Development and Validation of Technologies for Rapid Isolation and Characterization of Extracellular Vesicles of Central Nervous System Origin
NAMHC Concept Clearance •
Geetha Senthil, Ph.D.
Office of Genomics Research Coordination
This concept was developed by the NIMH to contribute to the NIH Blueprint for Neuroscience Research, a framework to enhance cooperative activities among NIH Institutes, Centers and Offices that jointly support neuroscience-related research. The primary goal for the concept presented here is to develop novel methods, technologies, and validated approaches for improved cell-type specific isolation of central nervous system (CNS) extracellular vesicles (EVs) from various human biofluids. The secondary goal is the development of technology for the characterization of the composition of CNS specific EVs, including the full range of EV cargo molecules such as RNA, proteins, lipids, and metabolites.
EVs encompass a diverse array of cell-derived, nano-scale (100-1000 nm), membrane bound vesicles. They are ubiquitous in many biofluids and act as important mediators of extracellular signaling through their capacity to transfer proteins, lipids, and nucleic acids between cells. EVs are produced by all major CNS cell types and appear to play a role in normal physiological functions and in pathological processes. In neurodegenerative disorders and brain cancer, EVs directly influence the disease state by spreading misfolded or cancer proteins to healthy cells. The role of EVs in mental health disorders has been receiving increased attention. CNS-EVs cross the blood-brain barrier and can be found in peripheral circulation and other easily accessible biofluids (e.g. saliva, urine). The presence of CNS-EVs in such biofluids offers an opportunity to access information about brain health and function noninvasively, in living individuals. The key barrier to utilizing CNS-EVs from peripherally accessible biofluids is the limited availability of technologies and protocols that yield specific detection, isolation and characterization of CNS-EVs by cellular origin. This initiative seeks to enhance current strategies and develop new methodologies to specifically detect, isolate, and characterize – in a robust and reproducible manner – the EVs derived from different CNS cell types and as found in biofluids. Methods developed under this initiative could potentially lead to new strategies for diagnosis, prognosis, and intervention in CNS disorders, including mental health disorders.
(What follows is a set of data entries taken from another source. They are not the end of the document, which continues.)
`src/rtl/vector_lsu_if.sv`:
```
// Command, status and data-memory port bundle for vector_lsu.
// master: command issuer plus the memory read-data return; slave: the sequencer.
// The vlen field is sized to hold 0..LANES inclusive.
interface vector_lsu_if #(
  parameter int DATA_WIDTH = 24,
  parameter int ADDR_WIDTH = 24,
  parameter int LANES      = 4
);
  localparam int VLEN_W = $clog2(LANES + 1);

  logic                        start;
  logic                        is_store;
  logic [ADDR_WIDTH-1:0]       base;
  logic [ADDR_WIDTH-1:0]       stride;
  logic [VLEN_W-1:0]           vlen;
  logic [LANES*DATA_WIDTH-1:0] store_data;
  logic                        busy;
  logic                        done;
  logic [LANES*DATA_WIDTH-1:0] load_data;
  logic                        err;
  logic                        mem_we;
  logic [ADDR_WIDTH-1:0]       mem_addr;
  logic [DATA_WIDTH-1:0]       mem_wd;
  logic [DATA_WIDTH-1:0]       mem_rd;

  modport master (
    output start, is_store, base, stride, vlen, store_data, mem_rd,
    input  busy, done, load_data, err, mem_we, mem_addr, mem_wd
  );

  modport slave (
    input  start, is_store, base, stride, vlen, store_data, mem_rd,
    output busy, done, load_data, err, mem_we, mem_addr, mem_wd
  );
endinterface

```
`src/rtl/vector_lsu.sv`:
```
// Vector load/store sequencer: expands one command into strided per-element memory accesses.
// Latency: store vlen+1 cycles, load vlen+2 cycles, vlen=0 one cycle; one element per cycle.
// Backpressure: none; start is only sampled in IDLE and is dropped while busy.
// Optional bounds check enabled by defining VECTOR_LSU_BOUNDS_CHECK_EN.
module vector_lsu #(
  parameter int DATA_WIDTH = 24,
  parameter int ADDR_WIDTH = 24,
  parameter int LANES      = 4,
  parameter int MEM_DEPTH  = 256
) (
  input  logic         clk,
  input  logic         rst_n,
  vector_lsu_if.slave  bus
);
  localparam int VW = $clog2(LANES + 1);

`ifdef VECTOR_LSU_BOUNDS_CHECK_EN
  localparam bit CHECK_EN = 1'b1;
`else
  localparam bit CHECK_EN = 1'b0;
`endif

  typedef enum logic [1:0] {IDLE, ISSUE, DRAIN, FINISH} state_t;

  state_t                      state;
  logic                        is_store_q;
  logic [ADDR_WIDTH-1:0]       stride_q;
  logic [VW-1:0]               vlen_q;
  logic [VW-1:0]               idx;
  logic [VW-1:0]               nidx;
  logic [LANES*DATA_WIDTH-1:0] store_q;
  logic [LANES*DATA_WIDTH-1:0] load_q;
  logic                        busy_q;
  logic                        done_q;
  logic                        err_q;
  logic                        we_q;
  logic [ADDR_WIDTH-1:0]       addr_q;
  logic [DATA_WIDTH-1:0]       wd_q;
  logic                        oob_q;      // element currently on the bus is out of range
  logic                        cap_vld;    // mem_rd this cycle belongs to a load element
  logic [VW-1:0]               cap_idx;
  logic                        cap_oob;
  logic [ADDR_WIDTH-1:0]       iss_addr;
  logic [DATA_WIDTH-1:0]       iss_lane;
  logic                        iss_store;
  logic                        iss_oob;

  // Next element to present: element 0 straight from the command inputs in IDLE,
  // otherwise the running address advanced by one stride.
  always_comb begin
    nidx = idx + VW'(1);
    if (state == IDLE) begin
      iss_addr  = bus.base;
      iss_lane  = bus.store_data[DATA_WIDTH-1:0];
      iss_store = bus.is_store;
    end else begin
      iss_addr  = addr_q + stride_q;
      iss_lane  = store_q[nidx*DATA_WIDTH +: DATA_WIDTH];
      iss_store = is_store_q;
    end
    iss_oob = CHECK_EN && (iss_addr >= ADDR_WIDTH'(MEM_DEPTH));
  end

  // Sequencer FSM with registered memory-side outputs and load-lane capture.
  always_ff @(posedge clk or negedge rst_n) begin
    if (!rst_n) begin
      state      <= IDLE;
      is_store_q <= 1'b0;
      stride_q   <= '0;
      vlen_q     <= '0;
      idx        <= '0;
      store_q    <= '0;
      load_q     <= '0;
      busy_q     <= 1'b0;
      done_q     <= 1'b0;
      err_q      <= 1'b0;
      we_q       <= 1'b0;
      addr_q     <= '0;
      wd_q       <= '0;
      oob_q      <= 1'b0;
      cap_vld    <= 1'b0;
      cap_idx    <= '0;
      cap_oob    <= 1'b0;
    end else begin
      done_q  <= 1'b0;
      cap_vld <= 1'b0;
      if (cap_vld) begin
        load_q[cap_idx*DATA_WIDTH +: DATA_WIDTH] <= cap_oob ? '0 : bus.mem_rd;
      end
      case (state)
        IDLE: begin
          if (bus.start) begin
            is_store_q <= bus.is_store;
            stride_q   <= bus.stride;
            vlen_q     <= bus.vlen;
            store_q    <= bus.store_data;
            idx        <= '0;
            busy_q     <= 1'b1;
            if (bus.vlen == '0) begin
              err_q  <= 1'b0;
              done_q <= 1'b1;
              state  <= FINISH;
            end else begin
              addr_q <= iss_addr;
              if (iss_store) wd_q <= iss_lane;
              we_q   <= iss_store && !iss_oob;
              oob_q  <= iss_oob;
              err_q  <= iss_oob;
              state  <= ISSUE;
            end
          end
        end
        ISSUE: begin
          cap_vld <= !is_store_q;
          cap_idx <= idx;
          cap_oob <= oob_q;
          if (idx == vlen_q - VW'(1)) begin
            we_q <= 1'b0;
            if (is_store_q) begin
              done_q <= 1'b1;
              state  <= FINISH;
            end else begin
              state  <= DRAIN;
            end
          end else begin
            idx    <= nidx;
            addr_q <= iss_addr;
            if (iss_store) wd_q <= iss_lane;
            we_q   <= iss_store && !iss_oob;
            oob_q  <= iss_oob;
            if (iss_oob) err_q <= 1'b1;
          end
        end
        DRAIN: begin
          done_q <= 1'b1;
          state  <= FINISH;
        end
        FINISH: begin
          busy_q <= 1'b0;
          state  <= IDLE;
        end
        default: state <= IDLE;
      endcase
    end
  end

  assign bus.busy      = busy_q;
  assign bus.done      = done_q;
  assign bus.load_data = load_q;
  assign bus.err       = err_q;
  assign bus.mem_we    = we_q;
  assign bus.mem_addr  = addr_q;
  assign bus.mem_wd    = wd_q;
endmodule

```
`src/flat_wrapper.sv`:
```
// flat-port wrapper written by rule: the top's interface ports become plain ports
module vector_lsu_flat 
#(
  parameter int DATA_WIDTH = 24,
  parameter int ADDR_WIDTH = 24,
  parameter int LANES      = 4,
  parameter int MEM_DEPTH  = 256
)
  (clk, rst_n, bus_start, bus_is_store, bus_base, bus_stride, bus_vlen, bus_store_data, bus_mem_rd, bus_busy, bus_done, bus_load_data, bus_err, bus_mem_we, bus_mem_addr, bus_mem_wd);
  vector_lsu_if #(.DATA_WIDTH(DATA_WIDTH), .ADDR_WIDTH(ADDR_WIDTH), .LANES(LANES)) bus_i ();
  input  logic clk;
  input  logic rst_n;
  input wire logic [$bits(bus_i.start)-1:0] bus_start;
  input wire logic [$bits(bus_i.is_store)-1:0] bus_is_store;
  input wire logic [$bits(bus_i.base)-1:0] bus_base;
  input wire logic [$bits(bus_i.stride)-1:0] bus_stride;
  input wire logic [$bits(bus_i.vlen)-1:0] bus_vlen;
  input wire logic [$bits(bus_i.store_data)-1:0] bus_store_data;
  input wire logic [$bits(bus_i.mem_rd)-1:0] bus_mem_rd;
  output wire logic [$bits(bus_i.busy)-1:0] bus_busy;
  output wire logic [$bits(bus_i.done)-1:0] bus_done;
  output wire logic [$bits(bus_i.load_data)-1:0] bus_load_data;
  output wire logic [$bits(bus_i.err)-1:0] bus_err;
  output wire logic [$bits(bus_i.mem_we)-1:0] bus_mem_we;
  output wire logic [$bits(bus_i.mem_addr)-1:0] bus_mem_addr;
  output wire logic [$bits(bus_i.mem_wd)-1:0] bus_mem_wd;
  assign bus_i.start = bus_start;
  assign bus_i.is_store = bus_is_store;
  assign bus_i.base = bus_base;
  assign bus_i.stride = bus_stride;
  assign bus_i.vlen = bus_vlen;
  assign bus_i.store_data = bus_store_data;
  assign bus_i.mem_rd = bus_mem_rd;
  assign bus_busy = bus_i.busy;
  assign bus_done = bus_i.done;
  assign bus_load_data = bus_i.load_data;
  assign bus_err = bus_i.err;
  assign bus_mem_we = bus_i.mem_we;
  assign bus_mem_addr = bus_i.mem_addr;
  assign bus_mem_wd = bus_i.mem_wd;
  vector_lsu #(.DATA_WIDTH(DATA_WIDTH), .ADDR_WIDTH(ADDR_WIDTH), .LANES(LANES), .MEM_DEPTH(MEM_DEPTH)) u_core (.clk(clk), .rst_n(rst_n), .bus(bus_i));
endmodule
```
Areas of interest under this FOA include, but are not limited to:
- Development of high-throughput isolation, specific detection, and quantification approaches and technologies for CNS-EVs.
- Development of novel or improved methods for enrichment and/or purification of CNS-EVs.
- Identification of specific markers to distinguish different CNS-EVs based on the cell type from which they were derived in biofluids, such as serum and plasma. For example, all CNS-EVs may contain common and unique surface or cargo markers where relative proportions of different elements, such as RNAs or proteins, may distinguish EVs derived from different cell types.
- Development of protocols optimized for CNS-EV isolation from different biofluid sources (e.g. saliva, plasma or urine).
- Development of methods, techniques, and/or in silico approaches to characterize the composition of CNS-EVs. These techniques may include deep characterization of EV cargo, such as RNA, protein, lipid, and/or metabolites.